Lucie Flekova, Florian Stoffel, Iryna Gurevych, Daniel Keim
Content-based Analysis and Visualization of Story Complexity
Abstract Obtaining insights into the style and content characteristics of a novel can provide a benefit to a large number of users. Parents and teachers may be interested in finding appropriate books for children. Booksellers may want to assess the fit of a candidate’s artwork into their portfolio or determine the target audience for their promotion activities. Literature scholars might discover particular stylistic similarities in writing patterns of different authors. For all of the above, manually reviewing the textual content of the books is a tedious and time-consuming task which can be achieved only to a limited level of detail. The combination of automated data analysis of literature and computer-based visu-alization techniques proves to be powerful in giving a quick overview as well as providing details of the visualized data.
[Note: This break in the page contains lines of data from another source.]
==> src/source/kd_params.svh <==
/*
 Shared sizes for the KD-tree search engine
 Patch components, tree depth, node-word fields and leaf index
*/

`ifndef KD_PARAMS_SVH
`define KD_PARAMS_SVH

// Patch geometry
`define KD_COMP_WIDTH   11                                 // One unsigned component
`define KD_NUM_COMPS    5                                  // Components per patch
`define KD_PATCH_WIDTH  (`KD_COMP_WIDTH * `KD_NUM_COMPS)   // 55 bit patch

// Tree geometry
`define KD_DEPTH        6                                  // Internal levels
`define KD_NUM_NODES    ((1 << `KD_DEPTH) - 1)             // 63 internal nodes, heap order
`define KD_LEAF_WIDTH   `KD_DEPTH                          // 64 leaves

// Node word layout, split dimension above threshold
`define KD_DIM_WIDTH    3
`define KD_NODE_WIDTH   (`KD_DIM_WIDTH + `KD_COMP_WIDTH)   // 14 bit node word

`endif

==> src/source/kd_pkg.sv <==
/*
 Types shared by the KD-tree search engine
 patch_t: flat and per-component views of one patch
 node_word_t: split dimension and threshold of an internal node
*/

`default_nettype none

`include "kd_params.svh"

package kd_pkg;

  // One patch word, read two ways
  typedef union packed {
    logic [`KD_PATCH_WIDTH-1:0]                   flat;  // Transport and pipeline view
    logic [`KD_NUM_COMPS-1:0][`KD_COMP_WIDTH-1:0] comp;  // Component 0 in the low bits
  } patch_t;

  // Stored in each internal node
  typedef struct packed {
    logic [`KD_DIM_WIDTH-1:0]                  split_dim;  // Values above 4 clamp to comp 4
    logic [`KD_NODE_WIDTH-`KD_DIM_WIDTH-1:0]   threshold;  // Unsigned, same width as a component
  } node_word_t;

endpackage

`default_nettype wire

==> src/source/kd_node_loader.sv <==
/*
 Node loader for the KD-tree
 Four-phase req/ack receiver, heap-order write address with wrap at 62,
 and one-hot write strobe for the 63 internal nodes
*/

`timescale 1ns/1ps
`default_nettype none

`include "kd_params.svh"

module kd_node_loader
  import kd_pkg::*;
(
  input  logic                     clk,
  input  logic                     rst_n,
  input  logic                     node_req,   // Host request, word valid while high
  input  node_word_t               node_wdata,
  output logic                     node_ack,
  output logic [`KD_NUM_NODES-1:0] node_wen,   // One-hot, one bit per node
  output node_word_t               node_word   // Word that goes with the strobe
);

  localparam int ADDR_W = $clog2(`KD_NUM_NODES);

  logic [ADDR_W-1:0] wr_addr;   // Next heap index to write
  logic              wr_pend;   // Strobe cycle of an accepted word
  logic              accept;    // New request this cycle
  node_word_t        word_q;

  // Only a fresh request, not one still waiting for its ack
  assign accept = node_req && !node_ack && !wr_pend;

  // Handshake and address state
  always_ff @(posedge clk) begin
    if (!rst_n) begin
      node_ack <= 1'b0;
      wr_pend  <= 1'b0;
      wr_addr  <= '0;
    end else begin
      wr_pend <= accept;
      if (wr_pend) begin
        node_ack <= 1'b1;  // Ack goes up with the node write
        // Wrap so a second load replaces the whole tree
        wr_addr  <= (wr_addr == ADDR_W'(`KD_NUM_NODES - 1)) ? '0 : wr_addr + 1'b1;
      end else if (!node_req) begin
        node_ack <= 1'b0;  // Host has released the request
      end
    end
  end

  // Capture the word at the accepting edge
  always_ff @(posedge clk) begin
    if (accept) begin
      word_q <= node_wdata;
    end
  end

  // Address decoder, strobe only in the pending cycle
  always_comb begin
    node_wen = '0;
    if (wr_pend) begin
      node_wen[wr_addr] = 1'b1;
    end
  end

  assign node_word = word_q;

endmodule

`default_nettype wire

==> config.mk <==
export PLATFORM = sky130hd
export DESIGN_NAME = kd_node_loader
export DESIGN_NICKNAME = d
export VERILOG_FILES = /design/src/source/kd_pkg.sv /design/src/source/kd_node_loader.sv
export VERILOG_INCLUDE_DIRS = /design/src /design/src/source
export SDC_FILE = /design/constraint.sdc
export NUM_CORES = 1
export LEC_CHECK = 0
export BUFFER_PORTS_ARGS = -buffer_cell sky130_fd_sc_hd__buf_2
export CORE_ASPECT_RATIO = 1.5
export CORE_MARGIN = 5
export CORE_UTILIZATION = 25
export CTS_CLUSTER_DIAMETER = 100
export DETAILED_ROUTE_END_ITERATION = 6
export GPL_TIMING_DRIVEN = 0
export SYNTH_ARGS = -nofsm -noshare
export SYNTH_HDL_FRONTEND = slang
export SYNTH_SLANG_ARGS = --single-unit
==> constraint.sdc <==
create_clock -name clk -period 5.65 [get_ports clk]
set_input_delay 0.2825 -clock clk [delete_from_list [all_inputs] [get_ports clk]]
set_output_delay 0.2825 -clock clk [all_outputs]
set_load 0.05 [all_outputs]
* Yosys cells after proc, flatten, opt, wreduce, memory -nomap -nowiden
Cells that the tools add are included.
** Word-level totals
- Input port bits :: 17
- Word-level logic and storage cells :: 21
- Output and inout bits :: 78
- Register bits after elaboration :: 22
** Cells by class
- Order comparisons :: 2
- Equality and inequality tests :: 2
- Reduce and logical (&&, ||, !) cells :: 5
- Multiplexer cells :: 6
- Add/subtract/negate cells :: 1
** Operators by type and width (number)
- 2-to-1 mux 63 bit :: 1
- < comparator 6 x 7 -> 1 bit (second input constant) :: 1
- adder 6 x 1 -> 6 bit (second input constant) :: 1
- demux 1 bit (select 6 bit) :: 1
- == test 6 bit (second input constant) :: 1
- >= comparator 6 x 1 -> 1 bit (second input constant) :: 1
- 2-to-1 mux 6 bit :: 1
- logical AND 1 bit :: 3
- 2-to-1 mux 1 bit :: 3
- logical NOT 1 bit :: 2
- inequality test 2 x 1 -> 1 bit (second input constant) :: 1

* Logic depth before layout (Yosys ltp)
- Depth in word-level cells :: 5
- Depth in mapped cells :: 6
- Mapped depth without buffers :: 5

* Least setup slack after synthesis
OpenSTA, ideal clock, no wires.
- Kind :: reg2out
- Start point :: reg wr_addr[0]
- End point :: out node_wen[15]
- Slack :: 3.120 ns
- Path buffers :: 1
- Arrival :: 2.247 ns
- Cell stages (with the launch flop) :: 4
- Data required time :: 5.368 ns
- Cells stage by stage :: dfxtp_1 > buf_4 > nand4_4 > nor4b_1
** On the way
- Word-level cells in the longest chain between the ends :: 5
- Elaborated cells between the ends (all ways) :: 6
- Classes of those cells :: 2 x order compare; 3 x mux; 1 x reduce/logical
** RTL lines
- start, declared :: line kd_node_loader.sv:26 : logic [ADDR_W-1:0] wr_addr;
- start signal, assigned :: line kd_node_loader.sv:45 : wr_addr <= (wr_addr == ADDR_W'(`KD_NUM_NODES - 1)) ? '0 : wr_addr + 1'b1;
- < comparator 6 x 7 -> 1 bit (not written as such) / >= comparator 6 x 1 -> 1 bit (equally long branches) :: line kd_node_loader.sv:63 : node_wen[wr_addr] = 1'b1;
- logical AND 1 bit (not written as such) :: line kd_node_loader.sv:63
- 2-to-1 mux 1 bit (not written as such) :: line kd_node_loader.sv:63
- demux 1 bit (select 6 bit) * :: line kd_node_loader.sv:63
- 2-to-1 mux 63 bit * :: line kd_node_loader.sv:62 : if (wr_pend) begin
- end, declared :: line kd_node_loader.sv:20 : output logic [`KD_NUM_NODES-1:0] node_wen,
Mark *: on every way between the ends. The rest lies on a longest branch, timed or not.

* Worst setup path after layout
- Start point :: reg wr_addr[1]
- End point :: out node_wen[43]
Same word-level chain as after synthesis.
In this chapter we define the umbrella term Story Complexity, and outline the text data analysis required to describe properties of literature contributing to the numerous aspects of this term. We introduce a multi-faceted model of story complexity by addressing numerous aspects of writing, which can pose difficulties to human readers attempting to follow a storyline in fictional literature. Approximations of these aspects are computed automatically with state of the art Natural Language Processing methods. We present the corresponding text data analysis methods, as well as giving examples of how the extracted data can be presented visually, so that the results of the data analysis can be perceived more effectively than by examining the extracted properties of text in a numeric way.